1 tablespoon vegetable oil
4 tablespoons butter
8 – 10 fresh thickly sliced mushrooms of any kind
half a head of radicchio, shredded
1 minced shallot
Black pepper
–Put the noodles in a bowl, cover with boiling water, let stand one minute, drain, spread the noodles on a towel to dry
–Measure out ¾ cup of the soaking water, add a little salt and optional mushroom powder, or same amount chicken bouillon granules
–Add oyster sauce, fish sauce, cornstarch, Brewer’s yeast, sugar to the soaking water
–Mince the garlic cloves.
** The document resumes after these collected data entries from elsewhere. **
$ cat config.mk
export PLATFORM = sky130hd
export DESIGN_NAME = fifo_write_packer
export DESIGN_NICKNAME = d
export VERILOG_FILES = /design/src/rtl/fifo_write_packer.sv
export SDC_FILE = /design/constraint.sdc
export NUM_CORES = 1
export LEC_CHECK = 0
export CAP_MARGIN = 40
export CORE_UTILIZATION = 58
export CTS_CLUSTER_DIAMETER = 30
export DETAILED_ROUTE_END_ITERATION = 16
export PLACE_DENSITY = 0.84
export SETUP_SLACK_MARGIN = 0.2
export SLEW_MARGIN = 20
export SYNTH_ARGS = -nofsm -noshare
export SYNTH_HDL_FRONTEND = slang
export SYNTH_SLANG_ARGS = --single-unit
$ cat constraint.sdc
create_clock -name WCLK -period 3.8 [get_ports WCLK]
set_input_delay 0.76 -clock WCLK [delete_from_list [all_inputs] [get_ports WCLK]]
set_output_delay 0.76 -clock WCLK [all_outputs]
set_load 0.01 [all_outputs]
Put in a tablespoon of the soaking water, set aside.
–Slice the mushrooms thickly, shred the radicchio, mince the shallot, set aside.
–Heat the tablespoon of oil in a wok or large skillet, stir fry the noodles till done to your taste. Remove the noodles, set aside.
–Wipe out the wok with a paper towel.
–Heat the wok again on medium till a drop of water sizzles. Add the butter. Add the garlic. Add the mushrooms. Cook till mushrooms are browned, done, and enticing looking. Add the minced shallot and the shredded radicchio. Give a stir to mix.
–Add the sauce. Increase the heat slightly. Stir.
–When sauce bubbles and everything is unctuous and smelling terrific, turn off the heat, give a few twists to a peppermill above, and let it rest for a minute.
Serve in pasta bowls.
Inhale. Thank your lucky stars you have this for a meal. Fresh figs are a nice dessert. Thank Andrea Nguyen, and if you can, head out and buy her book. Which is the best way to thank an author, cookbook or otherwise, after all.